Know your options and resources to help you in your new role.

Some workers retire early to take on a new job as caregiver. That was the case for Jennifer Cross, 59, of Minneapolis, who has been her 95-year-old mother’s caregiver for the past three years. Before that, Cross had been working in furniture sales and visiting her mother four or five days a week at the assisted-living facility where she lived. Neither of them liked the facility. So when Cross’s position was eliminated in 2016, she invited her mother to live with her and became a full-time caregiver. “I just figured I could do this,” she says. “I could take care of her, and that would be my job.” Her mother pays her for caregiving, and Cross also works part-time teaching yoga.

Caregivers often take a huge financial hit, which can have ramifications for their retirement security. A MetLife study estimated that the amount of lost wages and reductions in Social Security and pension benefits totaled $303,880 for the typical caregiver age 50 or older who left the workforce early to care for a parent.

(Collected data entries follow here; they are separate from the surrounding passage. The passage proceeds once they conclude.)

[config.mk]
export PLATFORM = sky130hd
export DESIGN_NAME = multi_alarm
export DESIGN_NICKNAME = d
export VERILOG_FILES = /design/src/rtl/multi_alarm.sv
export SDC_FILE = /design/constraint.sdc
export NUM_CORES = 1
export LEC_CHECK = 0
export CAP_MARGIN = 20
export CORE_ASPECT_RATIO = 1.2
export CORE_UTILIZATION = 33
export CTS_CLUSTER_DIAMETER = 150
export DETAILED_ROUTE_END_ITERATION = 10
export PLACE_DENSITY_LB_ADDON = 0.15
export RECOVER_POWER = 50
export SYNTH_ARGS = -nofsm -noshare
export SYNTH_HDL_FRONTEND = slang
export SYNTH_SLANG_ARGS = --single-unit
export TNS_END_PERCENT = 50
[constraint.sdc]
create_clock -name clk -period 3.05 [get_ports clk]
set_clock_uncertainty 0.1 [all_clocks]
set_input_delay 0.4575 -clock clk [delete_from_list [all_inputs] [get_ports clk]]
set_output_delay 0.4575 -clock clk [all_outputs]
set_load 0.01 [all_outputs]
[src/rtl/multi_alarm.sv]
// Multi-slot alarm controller: keypad digit entry with range checking, per-minute
// matching against the running clock, and an LED blink sequence with stop and snooze.
module multi_alarm #(
  parameter int NUM_ALARMS  = 4,
  parameter int SEL_W       = 2,
  parameter int LED_W       = 8,
  parameter int BLINK_HALF  = 500,
  parameter int BLINK_COUNT = 10,
  parameter int SNOOZE_MIN  = 5
) (
  input  logic                  clk,
  input  logic                  rst,
  input  logic [9:0]            keypad,
  input  logic                  alarm_set_mode,
  input  logic [SEL_W-1:0]      sel,
  input  logic                  alarm_clear,
  input  logic                  stop,
  input  logic                  snooze,
  input  logic                  minute_tick,
  input  logic [3:0]            cur_h_ten,
  input  logic [3:0]            cur_h_one,
  input  logic [3:0]            cur_m_ten,
  input  logic [3:0]            cur_m_one,
  output logic [3:0]            alarm_h_ten,
  output logic [3:0]            alarm_h_one,
  output logic [3:0]            alarm_m_ten,
  output logic [3:0]            alarm_m_one,
  output logic [1:0]            entry_cnt,
  output logic                  alarm_set_done,
  output logic                  entry_error,
  output logic [NUM_ALARMS-1:0] alarm_enable,
  output logic                  ringing,
  output logic                  snoozing,
  output logic [SEL_W-1:0]      ring_slot,
  output logic [LED_W-1:0]      leds
);

  localparam int HALF_W = $clog2(BLINK_HALF + 1);
  localparam int PER_W  = $clog2(BLINK_COUNT + 1);
  localparam int SNZ_W  = $clog2(SNOOZE_MIN + 1);

  localparam logic [HALF_W-1:0] HALF_LAST = HALF_W'(BLINK_HALF - 1);
  localparam logic [PER_W-1:0]  PER_LAST  = PER_W'(BLINK_COUNT - 1);
  localparam logic [SNZ_W-1:0]  SNZ_LAST  = SNZ_W'(SNOOZE_MIN - 1);

  localparam logic [1:0] IDLE     = 2'd0;
  localparam logic [1:0] RING_ON  = 2'd1;
  localparam logic [1:0] RING_OFF = 2'd2;
  localparam logic [1:0] SNOOZE   = 2'd3;

  function automatic logic [3:0] key_digit(input logic [9:0] k);
    logic [3:0] d;
    d = 4'd0;
    for (int i = 0; i < 10; i++) begin
      if (k[i]) d = 4'(i);
    end
    return d;
  endfunction

  // Position-dependent range check; the hour-units limit depends on the stored tens digit.
  function automatic logic digit_valid(input logic [1:0] pos, input logic [3:0] d,
                                       input logic [3:0] h_ten);
    logic ok;
    case (pos)
      2'd0:    ok = (d <= 4'd2);
      2'd1:    ok = (h_ten == 4'd2) ? (d <= 4'd3) : (d <= 4'd9);
      2'd2:    ok = (d <= 4'd5);
      default: ok = (d <= 4'd9);
    endcase
    return ok;
  endfunction

  logic [9:0]       keypad_prev;
  logic             key_onehot;
  logic             key_event;
  logic [3:0]       digit;
  logic             digit_ok;

  logic [SEL_W-1:0] edit_slot;
  logic [3:0]       sh_h_ten;
  logic [3:0]       sh_h_one;
  logic [3:0]       sh_m_ten;

  logic [3:0]       slot_h_ten [NUM_ALARMS];
  logic [3:0]       slot_h_one [NUM_ALARMS];
  logic [3:0]       slot_m_ten [NUM_ALARMS];
  logic [3:0]       slot_m_one [NUM_ALARMS];

  logic [1:0]        state;
  logic [HALF_W-1:0] half_cnt;
  logic [PER_W-1:0]  period_cnt;
  logic [SNZ_W-1:0]  snz_cnt;
  logic              match_found;
  logic [SEL_W-1:0]  match_idx;
  logic              active;

  assign key_onehot = (keypad != 10'd0) && ((keypad & (keypad - 10'd1)) == 10'd0);
  assign key_event  = key_onehot && (keypad_prev == 10'd0);
  assign digit      = key_digit(keypad);
  assign digit_ok   = digit_valid(entry_cnt, digit, sh_h_ten);

  always_ff @(posedge clk or negedge rst) begin
    if (!rst) begin
      keypad_prev <= '0;
    end else begin
      keypad_prev <= keypad;
    end
  end

  // Entry: digits accumulate in shadow registers and reach the slot only on the 4th digit.
  always_ff @(posedge clk or negedge rst) begin
    if (!rst) begin
      entry_cnt      <= 2'd0;
      alarm_set_done <= 1'b0;
      entry_error    <= 1'b0;
      edit_slot      <= '0;
      sh_h_ten       <= 4'd0;
      sh_h_one       <= 4'd0;
      sh_m_ten       <= 4'd0;
      alarm_enable   <= '0;
      for (int i = 0; i < NUM_ALARMS; i++) begin
        slot_h_ten[i] <= 4'd0;
        slot_h_one[i] <= 4'd0;
        slot_m_ten[i] <= 4'd0;
        slot_m_one[i] <= 4'd0;
      end
    end else begin
      alarm_set_done <= 1'b0;
      entry_error    <= 1'b0;
      if (!alarm_set_mode) begin
        entry_cnt <= 2'd0;
      end else if (key_event) begin
        if (!digit_ok) begin
          entry_error <= 1'b1;
          entry_cnt   <= 2'd0;
        end else begin
          case (entry_cnt)
            2'd0: begin
              edit_slot <= sel;
              sh_h_ten  <= digit;
              entry_cnt <= 2'd1;
            end
            2'd1: begin
              sh_h_one  <= digit;
              entry_cnt <= 2'd2;
            end
            2'd2: begin
              sh_m_ten  <= digit;
              entry_cnt <= 2'd3;
            end
            default: begin
              if (int'(edit_slot) < NUM_ALARMS) begin
                slot_h_ten[edit_slot]   <= sh_h_ten;
                slot_h_one[edit_slot]   <= sh_h_one;
                slot_m_ten[edit_slot]   <= sh_m_ten;
                slot_m_one[edit_slot]   <= digit;
                alarm_enable[edit_slot] <= 1'b1;
              end
              alarm_set_done <= 1'b1;
              entry_cnt      <= 2'd0;
            end
          endcase
        end
      end
      if (alarm_clear && (int'(sel) < NUM_ALARMS)) begin
        alarm_enable[sel] <= 1'b0;
      end
    end
  end

  always_comb begin
    alarm_h_ten = 4'd0;
    alarm_h_one = 4'd0;
    alarm_m_ten = 4'd0;
    alarm_m_one = 4'd0;
    if (int'(sel) < NUM_ALARMS) begin
      alarm_h_ten = slot_h_ten[sel];
      alarm_h_one = slot_h_one[sel];
      alarm_m_ten = slot_m_ten[sel];
      alarm_m_one = slot_m_one[sel];
    end
  end

  // Scan downwards so the lowest-index matching slot is the one left standing.
  always_comb begin
    match_found = 1'b0;
    match_idx   = '0;
    for (int i = NUM_ALARMS - 1; i >= 0; i--) begin
      if (alarm_enable[i] && slot_h_ten[i] == cur_h_ten && slot_h_one[i] == cur_h_one &&
          slot_m_ten[i] == cur_m_ten && slot_m_one[i] == cur_m_one) begin
        match_found = 1'b1;
        match_idx   = SEL_W'(i);
      end
    end
  end

  assign active = (state != IDLE);

  always_ff @(posedge clk or negedge rst) begin
    if (!rst) begin
      state      <= IDLE;
      ring_slot  <= '0;
      half_cnt   <= '0;
      period_cnt <= '0;
      snz_cnt    <= '0;
    end else if (active && alarm_clear && (sel == ring_slot)) begin
      state <= IDLE;
    end else if (active && stop) begin
      state <= IDLE;
    end else if ((state == RING_ON || state == RING_OFF) && snooze) begin
      state    <= SNOOZE;
      snz_cnt  <= '0;
      half_cnt <= '0;
    end else begin
      case (state)
        IDLE: begin
          if (minute_tick && !alarm_set_mode && match_found) begin
            state      <= RING_ON;
            ring_slot  <= match_idx;
            half_cnt   <= '0;
            period_cnt <= '0;
          end
        end
        RING_ON: begin
          if (half_cnt == HALF_LAST) begin
            state    <= RING_OFF;
            half_cnt <= '0;
          end else begin
            half_cnt <= half_cnt + 1'b1;
          end
        end
        RING_OFF: begin
          if (half_cnt == HALF_LAST) begin
            half_cnt <= '0;
            if (period_cnt == PER_LAST) begin
              state      <= IDLE;
              period_cnt <= '0;
            end else begin
              state      <= RING_ON;
              period_cnt <= period_cnt + 1'b1;
            end
          end else begin
            half_cnt <= half_cnt + 1'b1;
          end
        end
        SNOOZE: begin
          if (minute_tick) begin
            if (snz_cnt == SNZ_LAST) begin
              state      <= RING_ON;
              snz_cnt    <= '0;
              half_cnt   <= '0;
              period_cnt <= '0;
            end else begin
              snz_cnt <= snz_cnt + 1'b1;
            end
          end
        end
        default: state <= IDLE;
      endcase
    end
  end

  assign ringing  = (state == RING_ON) || (state == RING_OFF);
  assign snoozing = (state == SNOOZE);
  assign leds     = (state == RING_ON) ? {LED_W{1'b1}} : {LED_W{1'b0}};

endmodule

### Word level (Yosys, flattened, before mapping)

Cells that the tools add are included.

| word-level totals | value |
|---|---|
| bits of input ports | 35 |
| flip-flop bits (word level) | 116 |
| output and inout bits | 36 |
| logic and storage cells | 227 |

| cells by class | value |
|---|---|
| $add $sub $neg | 4 |
| order comparisons | 11 |
| equal/unequal tests | 39 |
| bitwise operators | 10 |
| reductions and logical operators | 49 |
| muxes and demuxes | 84 |

Operators with widths:

| operator | number |
|---|---|
| 2-to-1 mux 4 bit | 24 |
| bitwise mux 16 bit | 4 |
| == test 4 bit | 16 |
| 2-to-1 mux 9 bit | 5 |
| 2-to-1 mux 2 bit | 17 |
| binary-select mux 4 bit (select 2 bit) | 4 |
| logical AND 1 bit | 27 |
| one-hot mux 9 bit (3 select lines) | 1 |
| zero test 10 bit | 2 |
| AND reduction 4 bit | 5 |
| 2-to-1 mux 1 bit | 16 |
| 2-to-1 mux 3 bit | 5 |
| AND reduction 5 bit | 3 |
| one-hot mux 4 bit (3 select lines) | 1 |
| AND 10 bit | 1 |
| inequality test 5 x 3 -> 1 bit, second input constant | 2 |
| nonzero test 10 bit | 1 |
| subtractor 10 x 1 -> 10 bit, second input constant | 1 |
| adder 9 x 1 -> 9 bit, second input constant | 1 |
| == test 9 bit, second input constant | 1 |
| demux 4 bit (select 2 bit) | 1 |
| <= comparator 4 x 2 -> 1 bit, second input constant | 2 |
| 2-to-1 mux 8 bit | 1 |
| one-hot mux 2 bit (4 select lines) | 1 |
| other kinds (38) | 55 |

### Logic depth before layout (Yosys ltp)

| depth | value |
|---|---|
| word-level depth | 17 |
| gate-level depth with buffers | 10 |
| gate-level depth less buffers | 9 |

### Least setup slack after synthesis

OpenSTA, ideal clock, no wires.

| timing path | value |
|---|---|
| path type | input-to-reg |
| start | in keypad[0] |
| end | reg slot_h_ten[13] in the netlist's numbering |
| slack | 0.252 ns |
| buffers on the path | 2 |
| arrival time | 2.573 ns |
| stages on the path | 7 |
| path through | or4_4 o31a_1 nor4_2 nor4bb_1 buf_2 buf_4 mux2_2 |

| between the ends | value |
|---|---|
| word-level cells in the longest chain between the ends | 6 |
| elaborated cells between the ends (all ways) | 7 |

RTL lines:

| element | line | text |
|---|---|---|
| start: declaration | 13 | `input logic [9:0] keypad,` |
| subtractor 10 x 1 -> 10 bit | 97 | `assign key_onehot = (keypad != 10'd0) && ((keypad & (keypad - 10'd1)) == 10'd0);` |
| AND 10 bit | 97 |  |
| zero test 10 bit | 97 |  |
| logical AND 1 bit (*) | 97 |  |
| logical AND 1 bit (*) | 98 | `assign key_event = key_onehot && (keypad_prev == 10'd0);` |
| AND reduction 4 bit (no line) (*) | n/a |  |
| end signal: indexed assignment | 153 | `slot_h_ten[edit_slot] <= sh_h_ten;` |
| end: declaration | 84 | `logic [3:0] slot_h_ten [NUM_ALARMS];` |

Mark *: on every way between the ends. The rest lies on a longest branch, timed or not.
A chain may end at the register's enable or synchronous reset.

### Worst setup path in the final report

| timing path | value |
|---|---|
| start | in sel[1] |
| end | out alarm_m_one[3] |

| between the ends | value |
|---|---|
| word-level cells in the longest chain between the ends | 4 |

RTL lines:

| element | line | text |
|---|---|---|
| start: declaration | 15 | `input logic [SEL_W-1:0] sel,` |
| inverter 2 -> 3 bit (implied by the code) | 180 | `alarm_m_one = slot_m_one[sel];` |
| binary-select mux 4 bit (select 2 bit) | 180 |  |
| 2-to-1 mux 4 bit (implied by the code) (2 in a row) | 180 |  |
| end: declaration | 27 | `output logic [3:0] alarm_m_one,` |

No other way between the ends. The select of a mux whose other input is x is not followed.

==> reports/results.tsv <==
stage	metric	value	unit
status	outcome	finished, violations left	
status	failing checks	max-capacitance violations, max-slew violations	
setup_path	end of the worst register-to-register path	period_cnt[1]	
clock_network	cts-stage hold buffer count	1	
synth	post-synthesis sequential area ratio	44.09	%
setup_path	Worst EP required	2.49	ns
synth	Post-Synth Adder-Cell Area	2.661	%
finish	nets	727	
global_route	largest net degree at the start of global routing	72	
synth	Post-synth EDFFs	0	
placed_design	Final GP Congestion	0.8389	
synth	Synth top area share	44.09	%
clock_network	total clock buffers created by CTS	17	
placed_design	dpl cell area	8044	um2
clock_network	CTS root buf	clkbuf_16	
setup_path	slowest cell on the critical path	clkdlybuf4s50_1	
setup_path	delay-heaviest family, CP	buffers and inverters	
synth	Synth Area in Compound Gates	7.906	%
clock_network	Post-CTS Setup Repair Bufs	0	
setup_path	CP Launch Type	primary input	
detailed_routing	# DRC	0	
worst_hold_path	HP Start	half_cnt[8]	
setup_path	crit-path max FO	14	
power_and_ir_drop	total power	5.021	mW
setup_path	crit-path cells	clkdlybuf4s50_1 > buf_12 > mux4_2 > clkdlybuf4s50_1	
sta	Worst-Margin Slew	2.128	ns
placed_design	DP HPWL	13500	um
sta	min Tclk post-route	2.884	ns
floorplan	IO Count	71	
floorplan	Die X	130.9	um
clock_network	post-cts resize count	0	
sta	Slew Viols, Final	35	
synth	Synth Area in Simple Gates	11.67	%
global_route	vias in the first global route	5083	
setup_path	CP bufs+invs	3	
global_route	initial antenna violation count	0	
clock_network	CTS tree	done	
detailed_routing	DR iter-0 viols	219	
synth	main combinational cell family by area after synthesis	multiplexers	
detailed_routing	Routed WL per cell	18.94	um
clock_network	Sink Count	116	
detailed_routing	final wirelength	18030	um
clock_network	Max clock buf depth	2	
global_route	first-pass GRT wire length	28550	um
synth	cell taking the most area after synthesis	dfrtp_1	
floorplan	Core Area	19550	um2
finish	Layout area overhead	31.91	%
synth	average cell area after synthesis	11.91	um2
placed_design	port bufs	70	
placed_design	Placed Cells	919	
worst_hold_path	Hold Path Class	reg -> reg	
setup_path	reg-to-reg slack, setup	0.42	ns
global_route	Total GRT Usage	19.05	%
finish	Final Core Density	44.43	%
sta	endpoints failing setup	0	
setup_path	arrival time of the worst setup path	2.33	ns
sta	final hold vios	0	
clock_network	H-tree Lvls	4	
worst_hold_path	Hold Crit Depth	1	
floorplan	row count	56	
flow_run	max-cap violations	1	
sta	RSZ-0062 raised after global routing	no	
power_and_ir_drop	PD cells	578.2	nW/um2
power_and_ir_drop	Lkg Pwr	4.065	nW
clock_network	Clock Latency Late Sink	0.42	ns
synth	number of synthesis warnings	0	
floorplan	Die Ht	156.7	um
detailed_routing	drt first pass iters	4	
power_and_ir_drop	worst IR drop on VDD	362.1	uV
synth	Post-Syn Area	6584	um2
sta	worst rel slew slack	-41.87	%
setup_path	FF-to-FF Start	state[0]	
synth	mux share of post-synthesis cell area	20.98	%
synth	Cells after Synth	553	
finish	final instance area	8685	um2
clock_network	Reg clk slew, reported paths	0.06	ns
finish	FILL cells	1851	
synth	most common flop cell mapped by yosys	dfrtp_1	
sta	Peak Freq	346.7	MHz
setup_path	Worst setup EP type	output pin	
synth	synth top area cells	dfrtp_1 44%, mux2_2 8.9%, xnor2_1 6.5%	
setup_path	max incr delay on CP	0.59	ns
detailed_routing	routed vias	4814	
detailed_routing	post-route ant nets	0	
synth	ys async rst share	100.0	%
finish	share of cells above drive strength 1	28.94	%
sta	WHS	0.3741	ns
detailed_routing	Vias/cell	5.057	
setup_path	R2R depth	9	
synth	Synth Area in XOR/XNOR	8.780	%
synth	Mapped Nets	602	
setup_path	critical path class	in -> out	
finish	ANT cells	0	
synth	Distinct cells, synth	67	
setup_path	Top cell by count, worst path	clkdlybuf4s50_1	
floorplan	full die area	20520	um2
floorplan	initial core utilization	33.68	%
sta	period utilisation layout	94.57	%
worst_hold_path	Hold EP	half_cnt[8]	
synth	post-synthesis register bit count	116	
finish	final std cells w/o fill	952	
global_route	GR Overflow Total	0	
==> state kept, by name, indices dropped and copies added (netlist names) <==
name,flops
slot_h_one,16
slot_h_ten,16
slot_m_one,16
slot_m_ten,16
keypad_prev,10
half_cnt,9
alarm_enable,4
period_cnt,4
sh_h_one,4
sh_h_ten,4
sh_m_ten,4
snz_cnt,3
edit_slot,2
entry_cnt,2
ring_slot,2
state,2
alarm_set_done,1
entry_error,1
==> synth_stat cells, types with 5 or more instances <==
cell and n:
inv_1 20, buf_4 8, dfrtp_1 116, and3_1 5, xor2_1 17, nand3_1 14
mux2_2 52, ha_1 14, nor3_1 6, clkbuf_1 14, nand4_1 16, nor4_1 7
and4_1 6, xnor2_1 49, mux4_2 16, a21oi_1 15, and2_1 6, nand2_1 22
o21ai_0 16, mux2_4 27, nor2_1 29
==> how the worst max path moves through the flow <==
stage	start	endpoint	slack [ns]	cells after the start
after CTS	sel[1]	alarm_m_one[3]	0.17	4
after detailed placement	keypad[0]	slot_h_ten[15]	-0.19	9
after floorplan	keypad[0]	slot_h_ten[13]	0.25	7
after global placement	keypad[0]	slot_h_one[13]	-0.16	9
final	sel[1]	alarm_m_one[3]	0.17	4
after global routing	keypad[3]	slot_h_one[14]	0.06	9
==> cells in the final DEF, fill, tap and decap left out, types with 7 or more instances in the layout <==
cell type / netlist / layout
xnor2_1: 49 / 49
nor2_1: 29 / 29
mux4_2: 16 / 16
xor2_1: 17 / 17
ha_1: 14 / 14
nand2_1: 22 / 22
mux2_2: 52 / 52
nor4_1: 7 / 7
dfrtp_1: 116 / 116
dlygate4sd3_1: 0 / 13
clkbuf_16: 0 / 17
buf_4: 8 / 54
mux2_4: 27 / 27
a21oi_1: 15 / 15
nand4_1: 16 / 16
o21ai_0: 16 / 16
clkdlybuf4s50_1: 0 / 57
nand3_1: 14 / 14
clkbuf_1: 14 / 8
inv_1: 20 / 20
buf_12: 0 / 8
==> stage by stage <==
| step | TNS (ns) | setup slack, ns |
|---|---|---|
| after floorplan | 0 | 0.2521 |
| after global placement | -9.345 | -0.1604 |
| after detailed placement | -10.68 | -0.1867 |
| after CTS | 0 | 0.1684 |
| after global routing | 0 | 0.05772 |
| final | 0 | 0.1658 |
==> area by class of cell <==
cell class	count	area (um2)	area share (%)
clock buffer	23	478.0	5.504
tap	261	326.6	3.760
clock inverter	9	173.9	2.003
inverter	20	75.07	0.8644
timing repair buffer	138	1290	14.85
multi-input combinational	385	3438	39.59
sequential	116	2903	33.42
==> routing by layer <==
layer	up-vias	global-route usage (%)	part of all wire, %
li1	2259	-	-
met3	18	3.316	3.1
met5	-	0	0
met4	0	5.966	1.7
met2	99	34.06	53
met1	2438	22.93	42
==> cells by family after synthesis <==
group,Yosys count
and+or+nand+nor,134
DFF,116
muxes,98
AOI/OAI and AO/OA,73
xor gates and xnor gates,66
buffers and inverters,52
adders and majority gates,14
==> where the power goes <==
group / internal, mW / switching, mW / total (mW) / leakage, nW
clock: 1.51 / 0.694 / 2.21 / 0.321
sequential: 1.61 / 0.0580 / 1.66 / 1.59
combinational: 0.531 / 0.622 / 1.15 / 2.15
(Power assumes the default switching activity.)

“They put a lot at stake by leaving the workplace to be a caregiver,” says Quentara Costa, a certified financial planner in North Andover, Mass. Before you step into the role of caregiver, Costa says, hold a meeting with all other family members to discuss what you are willing and able to do, any compensation you might receive, and what help others will provide. The details can be written up in a family caregiver agreement so that there are no disputes—or hard feelings—later, she says. Families that wait until an elderly parent’s death to discuss how a caregiver is compensated can end up squabbling over the estate.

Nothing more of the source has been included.